Records from a data collection:
-.-.-
Context: an optimization exercise on an open-source flow, tuned for small area. The choices shown serve that exercise and are no tape-out recipe. Only simulation tests tie the RTL to the original design; equivalence was not proved. Power figures rest on the tool's default switching activity, not on a simulated workload.

==> design/flow/design.v <==
module rgb2ycbcr(
    input clk,
    input de_in,
    input Hsync_in,
    input Vsync_in,
    input [23:0] pixel_RGB,
    output de_out,
    output Hsync_out,
    output Vsync_out,
    output [23:0] pixel_YCbCr
);
reg [26:0] s1, s2, s3, s4, s5;
wire [7:0] y, cb, cr;
always @(posedge clk) begin
    s1 <= {de_in, Hsync_in, Vsync_in, pixel_RGB};
    s2 <= s1;
    s3 <= s2;
    s4 <= s3;
    s5 <= {s4[26:24], y, cb, cr};
end
ycc_core core (.R(s4[23:16]), .G(s4[15:8]), .B(s4[7:0]), .Y(y), .Cb(cb), .Cr(cr));
assign {de_out, Hsync_out, Vsync_out, pixel_YCbCr} = s5;
endmodule
module ycc_core(input [7:0] R, input [7:0] G, input [7:0] B, output [7:0] Y, output [7:0] Cb, output [7:0] Cr);
wire [7:0] nR, nG, nB;
wire w1, w2, w3, w4, w5, w6, w7, w8, w9, w10, w11, w12, w13, w14, w15, w16, w17, w18, w19, w20, w21, w22, w23, w24, w25, w26, w27, w28, w29, w30, w31, w32, w33, w34, w35, w36, w37, w38, w39, w40, w41, w42, w43, w44, w45, w46, w47, w48, w49, w50, w51, w52, w53, w54, w55, w56, w57, w58, w59, w60, w61, w62, w63, w64, w65, w67, w68, w69, w70, w71, w72, w73, w74, w75, w76, w77, w78, w79, w80, w81, w83, w84, w85, w86, w87, w88, w89, w90, w91, w92, w93, w94, w95, w96, w97, w98, w99, w100, w101, w102, w103, w104, w105, w106, w107, w108, w109, w110, w111, w112, w113, w114, w115, w116, w117, w118, w119, w120, w121, w123, w125, w127, w129, w131, w132, w133, w135, w136, w137, w138, w139, w140, w141, w142, w143, w144, w145, w146, w147, w148, w149, w150, w151, w152, w153, w154, w155, w156, w157, w158, w159, w160, w161, w162, w163, w164, w165, w166, w167, w168, w169, w170, w171, w172, w173, w174, w175, w176, w177, w178, w179, w180, w181, w182, w183, w184, w186, w187, w188, w189, w190, w191, w192, w193, w194, w195, w196, w197, w198, w199, w200, w201, w202, w203, w204, w205, w206, w207, w208, w209, w210, w211, w212, w213, w214, w215, w216, w217, w218, w219, w220, w221, w222, w223, w224, w225, w226, w227, w228, w229, w230, w231, w232, w234, w236, w238, w240, w242, w244, w245, w246, w248, w249, w250, w251, w252, w253, w254, w255, w256, w257, w258, w259, w260, w261, w262, w263, w264, w265, w266, w267, w268, w269, w270, w271, w272, w273, w274, w275, w276, w277, w278, w279, w280, w281, w282, w283, w284, w285, w286, w287, w288, w289, w290, w291, w292, w293, w294, w295, w296, w297, w298, w300, w301, w302, w303, w304, w305, w306, w307, w308, w309, w310, w312, w313, w314, w315, w316, w317, w318, w319, w320, w321, w322, w323, w324, w325, w326, w327, w328, w329, w330, w331, w332, w333, w334, w335, w336, w337, w338, w339, w340, w342, w344, w346, w348, w350, w351, w352;
c_inv8 ir (.a(R), .y(nR));
c_inv8 ig (.a(G), .y(nG));
c_inv8 ib (.a(B), .y(nB));
c_fa u2 (.a(R[0]), .b(R[1]), .c(R[2]), .s(w1), .co(w2));
c_fa u4 (.a(R[2]), .b(R[3]), .c(R[6]), .s(w3), .co(w4));
c_fa u6 (.a(R[0]), .b(R[3]), .c(R[4]), .s(w5), .co(w6));
c_fa u8 (.a(R[1]), .b(R[4]), .c(R[5]), .s(w7), .co(w8));
c_ha u10 (.a(R[7]), .b(w4), .s(w9), .co(w10));
c_ha u12 (.a(w6), .b(w7), .s(w11), .co(w12));
c_maj3 u13 (.a(R[4]), .b(R[7]), .c(R[1]), .y(w13));
c_maj3 u14 (.a(R[5]), .b(w1), .c(w13), .y(w14));
c_maj3 u15 (.a(w2), .b(w3), .c(w14), .y(w15));
c_maj3 u16 (.a(w9), .b(w5), .c(w15), .y(w16));
c_maj3 u17 (.a(w10), .b(w11), .c(w16), .y(w17));
c_ha u19 (.a(G[0]), .b(G[6]), .s(w18), .co(w19));
c_xnor2 u20 (.a(G[7]), .b(nG[2]), .y(w20));
c_or2 u21 (.a(G[7]), .b(nG[2]), .y(w21));
c_fa u23 (.a(G[1]), .b(nG[3]), .c(nG[5]), .s(w22), .co(w23));
c_fa u25 (.a(G[0]), .b(G[2]), .c(nG[4]), .s(w24), .co(w25));
c_ha u27 (.a(nG[4]), .b(w19), .s(w26), .co(w27));
c_ha u29 (.a(w21), .b(w22), .s(w28), .co(w29));
c_fa u31 (.a(nG[6]), .b(w23), .c(w24), .s(w30), .co(w31));
c_and2 u32 (.a(G[5]), .b(nG[2]), .y(w32));
c_or2 u33 (.a(nG[3]), .b(w32), .y(w33));
c_maj3 u34 (.a(nG[1]), .b(w18), .c(w33), .y(w34));
c_maj3 u35 (.a(w26), .b(w20), .c(w34), .y(w35));
c_maj3 u36 (.a(w27), .b(w28), .c(w35), .y(w36));
c_maj3 u37 (.a(w29), .b(w30), .c(w36), .y(w37));
c_xnor2 u38 (.a(B[4]), .b(nB[2]), .y(w38));
c_or2 u39 (.a(B[4]), .b(nB[2]), .y(w39));
c_fa u41 (.a(B[0]), .b(B[5]), .c(B[7]), .s(w40), .co(w41));
c_fa u43 (.a(B[1]), .b(B[6]), .c(nB[4]), .s(w42), .co(w43));
c_fa u45 (.a(B[2]), .b(B[7]), .c(nB[5]), .s(w44), .co(w45));
c_or2 u46 (.a(nB[1]), .b(B[2]), .y(w46));
c_maj3 u47 (.a(B[6]), .b(nB[7]), .c(w46), .y(w47));
c_maj3 u48 (.a(w38), .b(nB[3]), .c(w47), .y(w48));
c_maj3 u49 (.a(w39), .b(w40), .c(w48), .y(w49));
c_maj3 u50 (.a(w41), .b(w42), .c(w49), .y(w50));
c_maj3 u51 (.a(w43), .b(w44), .c(w50), .y(w51));
c_fa u53 (.a(R[2]), .b(R[5]), .c(R[6]), .s(w52), .co(w53));
c_fa u55 (.a(G[1]), .b(G[3]), .c(B[3]), .s(w54), .co(w55));
c_fa u57 (.a(nG[5]), .b(nG[7]), .c(nB[6]), .s(w56), .co(w57));
c_fa u59 (.a(w8), .b(w52), .c(w54), .s(w58), .co(w59));
c_fa u61 (.a(w25), .b(w45), .c(w56), .s(w60), .co(w61));
c_fa u63 (.a(w12), .b(w58), .c(w31), .s(w62), .co(w63));
c_fa u65 (.a(w60), .b(w62), .c(w37), .s(w64), .co(w65));
c_fa u67 (.a(w17), .b(w51), .c(w64), .s(Y[0]), .co(w67));
c_xnor2 u68 (.a(R[3]), .b(R[6]), .y(w68));
c_or2 u69 (.a(R[3]), .b(R[6]), .y(w69));
c_fa u71 (.a(R[7]), .b(G[2]), .c(G[4]), .s(w70), .co(w71));
c_fa u73 (.a(B[4]), .b(nG[6]), .c(nB[7]), .s(w72), .co(w73));
c_fa u75 (.a(w68), .b(w53), .c(w55), .s(w74), .co(w75));
c_fa u77 (.a(w70), .b(w57), .c(w72), .s(w76), .co(w77));
c_fa u79 (.a(w59), .b(w74), .c(w61), .s(w78), .co(w79));
c_fa u81 (.a(w76), .b(w63), .c(w78), .s(w80), .co(w81));
c_fa u83 (.a(w80), .b(w65), .c(w67), .s(Y[1]), .co(w83));
c_fa u85 (.a(R[4]), .b(R[7]), .c(G[3]), .s(w84), .co(w85));
c_fa u87 (.a(G[5]), .b(B[5]), .c(nG[7]), .s(w86), .co(w87));
c_fa u89 (.a(w69), .b(w71), .c(w84), .s(w88), .co(w89));
c_fa u91 (.a(w73), .b(w86), .c(w75), .s(w90), .co(w91));
c_fa u93 (.a(w88), .b(w77), .c(w90), .s(w92), .co(w93));
c_fa u95 (.a(w79), .b(w92), .c(w81), .s(w94), .co(w95));
c_fa u97 (.a(R[5]), .b(G[4]), .c(G[6]), .s(w96), .co(w97));
c_fa u99 (.a(B[6]), .b(w85), .c(w96), .s(w98), .co(w99));
c_fa u101 (.a(w87), .b(w89), .c(w98), .s(w100), .co(w101));
c_fa u103 (.a(w91), .b(w100), .c(w93), .s(w102), .co(w103));
c_xnor2 u104 (.a(R[6]), .b(G[5]), .y(w104));
c_or2 u105 (.a(R[6]), .b(G[5]), .y(w105));
c_fa u107 (.a(G[7]), .b(B[7]), .c(w104), .s(w106), .co(w107));
c_fa u109 (.a(w97), .b(w106), .c(w99), .s(w108), .co(w109));
c_fa u111 (.a(w108), .b(w101), .c(w103), .s(w110), .co(w111));
c_xnor2 u112 (.a(R[7]), .b(G[6]), .y(w112));
c_or2 u113 (.a(R[7]), .b(G[6]), .y(w113));
c_fa u115 (.a(w105), .b(w112), .c(w107), .s(w114), .co(w115));
c_fa u117 (.a(w114), .b(w109), .c(w111), .s(w116), .co(w117));
c_xnor2 u118 (.a(G[7]), .b(w113), .y(w118));
c_or2 u119 (.a(G[7]), .b(w113), .y(w119));
c_fa u121 (.a(w118), .b(w115), .c(w117), .s(w120), .co(w121));
c_ha u123 (.a(w94), .b(w83), .s(Y[2]), .co(w123));
c_fa u125 (.a(w102), .b(w95), .c(w123), .s(Y[3]), .co(w125));
c_ha u127 (.a(w110), .b(w125), .s(Y[4]), .co(w127));
c_ha u129 (.a(w116), .b(w127), .s(Y[5]), .co(w129));
c_ha u131 (.a(w120), .b(w129), .s(Y[6]), .co(w131));
c_xor2 u132 (.a(w119), .b(w121), .y(w132));
c_inv u133 (.a(w132), .y(w133));
c_xor2 u134 (.a(w133), .b(w131), .y(Y[7]));
c_xnor2 u135 (.a(R[2]), .b(R[4]), .y(w135));
c_or2 u136 (.a(R[2]), .b(R[4]), .y(w136));
c_fa u138 (.a(R[1]), .b(R[3]), .c(R[5]), .s(w137), .co(w138));
c_fa u140 (.a(R[6]), .b(R[7]), .c(nR[0]), .s(w139), .co(w140));
c_fa u142 (.a(R[3]), .b(R[5]), .c(nR[1]), .s(w141), .co(w142));
c_ha u144 (.a(w135), .b(w138), .s(w143), .co(w144));
c_fa u146 (.a(w136), .b(w140), .c(w141), .s(w145), .co(w146));
c_and2 u147 (.a(R[0]), .b(R[2]), .y(w147));
c_maj3 u148 (.a(R[1]), .b(R[3]), .c(w147), .y(w148));
c_maj3 u149 (.a(R[2]), .b(R[4]), .c(w148), .y(w149));
c_maj3 u150 (.a(R[7]), .b(w137), .c(w149), .y(w150));
c_maj3 u151 (.a(w143), .b(w139), .c(w150), .y(w151));
c_maj3 u152 (.a(w144), .b(w145), .c(w151), .y(w152));
c_xnor2 u153 (.a(G[4]), .b(nG[1]), .y(w153));
c_or2 u154 (.a(G[4]), .b(nG[1]), .y(w154));
c_ha u156 (.a(G[4]), .b(nG[0]), .s(w155), .co(w156));
c_fa u158 (.a(G[4]), .b(nG[1]), .c(nG[3]), .s(w157), .co(w158));
c_xnor2 u159 (.a(nG[0]), .b(nG[2]), .y(w159));
c_or2 u160 (.a(nG[0]), .b(nG[2]), .y(w160));
c_fa u162 (.a(nG[3]), .b(nG[5]), .c(nG[7]), .s(w161), .co(w162));
c_ha u164 (.a(nG[5]), .b(w156), .s(w163), .co(w164));
c_fa u166 (.a(nG[6]), .b(w159), .c(w158), .s(w165), .co(w166));
c_fa u168 (.a(w160), .b(w153), .c(w161), .s(w167), .co(w168));
c_or2 u169 (.a(G[6]), .b(G[5]), .y(w169));
c_and2 u170 (.a(G[7]), .b(w169), .y(w170));
c_maj3 u171 (.a(nG[2]), .b(w155), .c(w170), .y(w171));
c_maj3 u172 (.a(w163), .b(w157), .c(w171), .y(w172));
c_maj3 u173 (.a(w164), .b(w165), .c(w172), .y(w173));
c_maj3 u174 (.a(w166), .b(w167), .c(w173), .y(w174));
c_fa u176 (.a(R[4]), .b(R[6]), .c(B[1]), .s(w175), .co(w176));
c_fa u178 (.a(nR[2]), .b(nG[2]), .c(nG[6]), .s(w177), .co(w178));
c_fa u180 (.a(w154), .b(w175), .c(w142), .s(w179), .co(w180));
c_fa u182 (.a(w162), .b(w177), .c(w146), .s(w181), .co(w182));
c_fa u184 (.a(w168), .b(w179), .c(w181), .s(w183), .co(w184));
c_fa u186 (.a(w174), .b(w152), .c(w183), .s(Cb[0]), .co(w186));
c_fa u188 (.a(R[5]), .b(R[7]), .c(G[4]), .s(w187), .co(w188));
c_fa u190 (.a(B[2]), .b(nR[3]), .c(nG[3]), .s(w189), .co(w190));
c_fa u192 (.a(nG[5]), .b(nG[7]), .c(w176), .s(w191), .co(w192));
c_fa u194 (.a(w187), .b(w178), .c(w189), .s(w193), .co(w194));
c_fa u196 (.a(w191), .b(w180), .c(w193), .s(w195), .co(w196));
c_fa u198 (.a(w182), .b(w195), .c(w184), .s(w197), .co(w198));
c_fa u200 (.a(R[6]), .b(B[3]), .c(nR[4]), .s(w199), .co(w200));
c_fa u202 (.a(nG[6]), .b(w188), .c(w190), .s(w201), .co(w202));
c_fa u204 (.a(w199), .b(w192), .c(w194), .s(w203), .co(w204));
c_fa u206 (.a(w201), .b(w203), .c(w196), .s(w205), .co(w206));
c_xnor2 u207 (.a(R[7]), .b(B[4]), .y(w207));
c_or2 u208 (.a(R[7]), .b(B[4]), .y(w208));
c_fa u210 (.a(nR[5]), .b(nG[4]), .c(nG[5]), .s(w209), .co(w210));
c_fa u212 (.a(nG[7]), .b(w207), .c(w200), .s(w211), .co(w212));
c_fa u214 (.a(w209), .b(w202), .c(w211), .s(w213), .co(w214));
c_fa u216 (.a(w204), .b(w213), .c(w206), .s(w215), .co(w216));
c_fa u218 (.a(B[5]), .b(nR[6]), .c(nG[6]), .s(w217), .co(w218));
c_fa u220 (.a(w208), .b(w210), .c(w217), .s(w219), .co(w220));
c_fa u222 (.a(w212), .b(w219), .c(w214), .s(w221), .co(w222));
c_xnor2 u223 (.a(B[6]), .b(nR[7]), .y(w223));
c_or2 u224 (.a(B[6]), .b(nR[7]), .y(w224));
c_fa u226 (.a(nG[7]), .b(w223), .c(w218), .s(w225), .co(w226));
c_fa u228 (.a(w220), .b(w225), .c(w222), .s(w227), .co(w228));
c_xnor2 u229 (.a(B[7]), .b(w224), .y(w229));
c_or2 u230 (.a(B[7]), .b(w224), .y(w230));
c_fa u232 (.a(w229), .b(w226), .c(w228), .s(w231), .co(w232));
c_ha u234 (.a(w186), .b(w197), .s(Cb[1]), .co(w234));
c_fa u236 (.a(w205), .b(w198), .c(w234), .s(Cb[2]), .co(w236));
c_ha u238 (.a(w215), .b(w236), .s(Cb[3]), .co(w238));
c_fa u240 (.a(w221), .b(w216), .c(w238), .s(Cb[4]), .co(w240));
c_ha u242 (.a(w227), .b(w240), .s(Cb[5]), .co(w242));
c_ha u244 (.a(w231), .b(w242), .s(Cb[6]), .co(w244));
c_xor2 u245 (.a(w230), .b(w232), .y(w245));
c_inv u246 (.a(w245), .y(w246));
c_xor2 u247 (.a(w246), .b(w244), .y(Cb[7]));
c_fa u249 (.a(G[0]), .b(G[1]), .c(G[3]), .s(w248), .co(w249));
c_xnor2 u250 (.a(G[2]), .b(G[4]), .y(w250));
c_or2 u251 (.a(G[2]), .b(G[4]), .y(w251));
c_fa u253 (.a(G[3]), .b(G[5]), .c(G[7]), .s(w252), .co(w253));
c_ha u255 (.a(G[2]), .b(G[4]), .s(w254), .co(w255));
c_fa u257 (.a(G[5]), .b(nG[7]), .c(w248), .s(w256), .co(w257));
c_fa u259 (.a(G[6]), .b(w250), .c(w249), .s(w258), .co(w259));
c_fa u261 (.a(nG[0]), .b(w251), .c(w252), .s(w260), .co(w261));
c_and2 u262 (.a(nG[5]), .b(nG[6]), .y(w262));
c_or2 u263 (.a(G[7]), .b(w262), .y(w263));
c_maj3 u264 (.a(G[3]), .b(nG[0]), .c(w263), .y(w264));
c_or2 u265 (.a(w254), .b(w264), .y(w265));
c_maj3 u266 (.a(w255), .b(w256), .c(w265), .y(w266));
c_maj3 u267 (.a(w257), .b(w258), .c(w266), .y(w267));
c_maj3 u268 (.a(w259), .b(w260), .c(w267), .y(w268));
c_xnor2 u269 (.a(B[7]), .b(nB[1]), .y(w269));
c_or2 u270 (.a(B[7]), .b(nB[1]), .y(w270));
c_ha u272 (.a(nB[0]), .b(nB[2]), .s(w271), .co(w272));
c_fa u274 (.a(nB[3]), .b(nB[5]), .c(w269), .s(w273), .co(w274));
c_fa u276 (.a(nB[2]), .b(nB[4]), .c(nB[6]), .s(w275), .co(w276));
c_fa u278 (.a(nB[3]), .b(nB[5]), .c(nB[7]), .s(w277), .co(w278));
c_ha u280 (.a(w270), .b(w275), .s(w279), .co(w280));
c_ha u282 (.a(w276), .b(w277), .s(w281), .co(w282));
c_maj3 u283 (.a(B[4]), .b(nB[7]), .c(nB[2]), .y(w283));
c_and2 u284 (.a(nB[3]), .b(w283), .y(w284));
c_maj3 u285 (.a(nB[4]), .b(w271), .c(w284), .y(w285));
c_maj3 u286 (.a(w272), .b(w273), .c(w285), .y(w286));
c_maj3 u287 (.a(w279), .b(w274), .c(w286), .y(w287));
c_maj3 u288 (.a(w280), .b(w281), .c(w287), .y(w288));
c_xnor2 u289 (.a(G[4]), .b(G[6]), .y(w289));
c_or2 u290 (.a(G[4]), .b(G[6]), .y(w290));
c_fa u292 (.a(R[1]), .b(nG[1]), .c(nB[4]), .s(w291), .co(w292));
c_fa u294 (.a(nB[6]), .b(w289), .c(w253), .s(w293), .co(w294));
c_fa u296 (.a(w278), .b(w291), .c(w282), .s(w295), .co(w296));
c_fa u298 (.a(w261), .b(w293), .c(w295), .s(w297), .co(w298));
c_fa u300 (.a(w297), .b(w288), .c(w268), .s(Cr[0]), .co(w300));
c_xnor2 u301 (.a(G[5]), .b(G[7]), .y(w301));
c_or2 u302 (.a(G[5]), .b(G[7]), .y(w302));
c_fa u304 (.a(R[2]), .b(nG[2]), .c(nB[5]), .s(w303), .co(w304));
c_fa u306 (.a(nB[7]), .b(w290), .c(w301), .s(w305), .co(w306));
c_fa u308 (.a(w292), .b(w303), .c(w305), .s(w307), .co(w308));
c_fa u310 (.a(w294), .b(w296), .c(w307), .s(w309), .co(w310));
c_fa u312 (.a(w298), .b(w309), .c(w300), .s(Cr[1]), .co(w312));
c_fa u314 (.a(G[6]), .b(R[3]), .c(nG[3]), .s(w313), .co(w314));
c_fa u316 (.a(nB[6]), .b(w302), .c(w304), .s(w315), .co(w316));
c_fa u318 (.a(w313), .b(w306), .c(w315), .s(w317), .co(w318));
c_fa u320 (.a(w308), .b(w317), .c(w310), .s(w319), .co(w320));
c_xnor2 u321 (.a(G[7]), .b(R[4]), .y(w321));
c_or2 u322 (.a(G[7]), .b(R[4]), .y(w322));
c_fa u324 (.a(nG[4]), .b(nB[7]), .c(w321), .s(w323), .co(w324));
c_fa u326 (.a(w314), .b(w323), .c(w316), .s(w325), .co(w326));
c_fa u328 (.a(w318), .b(w325), .c(w320), .s(w327), .co(w328));
c_fa u330 (.a(R[5]), .b(nG[5]), .c(w322), .s(w329), .co(w330));
c_fa u332 (.a(w324), .b(w329), .c(w326), .s(w331), .co(w332));
c_xnor2 u333 (.a(R[6]), .b(nG[6]), .y(w333));
c_or2 u334 (.a(R[6]), .b(nG[6]), .y(w334));
c_fa u336 (.a(w333), .b(w330), .c(w332), .s(w335), .co(w336));
c_xnor2 u337 (.a(R[7]), .b(nG[7]), .y(w337));
c_or2 u338 (.a(R[7]), .b(nG[7]), .y(w338));
c_fa u340 (.a(w334), .b(w337), .c(w336), .s(w339), .co(w340));
c_ha u342 (.a(w319), .b(w312), .s(Cr[2]), .co(w342));
c_ha u344 (.a(w327), .b(w342), .s(Cr[3]), .co(w344));
c_fa u346 (.a(w331), .b(w328), .c(w344), .s(Cr[4]), .co(w346));
c_ha u348 (.a(w335), .b(w346), .s(Cr[5]), .co(w348));
c_ha u350 (.a(w339), .b(w348), .s(Cr[6]), .co(w350));
c_xor2 u351 (.a(w338), .b(w340), .y(w351));
c_inv u352 (.a(w351), .y(w352));
c_xor2 u353 (.a(w352), .b(w350), .y(Cr[7]));
endmodule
-.-.-
» Your task:
The response must consist solely of the lines from the top of the records through the line holding "wire [7:0] nR, nG, nB;", copied word for word.

» Task response:
Context: an optimization exercise on an open-source flow, tuned for small area. The choices shown serve that exercise and are no tape-out recipe. Only simulation tests tie the RTL to the original design; equivalence was not proved. Power figures rest on the tool's default switching activity, not on a simulated workload.

==> design/flow/design.v <==
module rgb2ycbcr(
    input clk,
    input de_in,
    input Hsync_in,
    input Vsync_in,
    input [23:0] pixel_RGB,
    output de_out,
    output Hsync_out,
    output Vsync_out,
    output [23:0] pixel_YCbCr
);
reg [26:0] s1, s2, s3, s4, s5;
wire [7:0] y, cb, cr;
always @(posedge clk) begin
    s1 <= {de_in, Hsync_in, Vsync_in, pixel_RGB};
    s2 <= s1;
    s3 <= s2;
    s4 <= s3;
    s5 <= {s4[26:24], y, cb, cr};
end
ycc_core core (.R(s4[23:16]), .G(s4[15:8]), .B(s4[7:0]), .Y(y), .Cb(cb), .Cr(cr));
assign {de_out, Hsync_out, Vsync_out, pixel_YCbCr} = s5;
endmodule
module ycc_core(input [7:0] R, input [7:0] G, input [7:0] B, output [7:0] Y, output [7:0] Cb, output [7:0] Cr);
wire [7:0] nR, nG, nB;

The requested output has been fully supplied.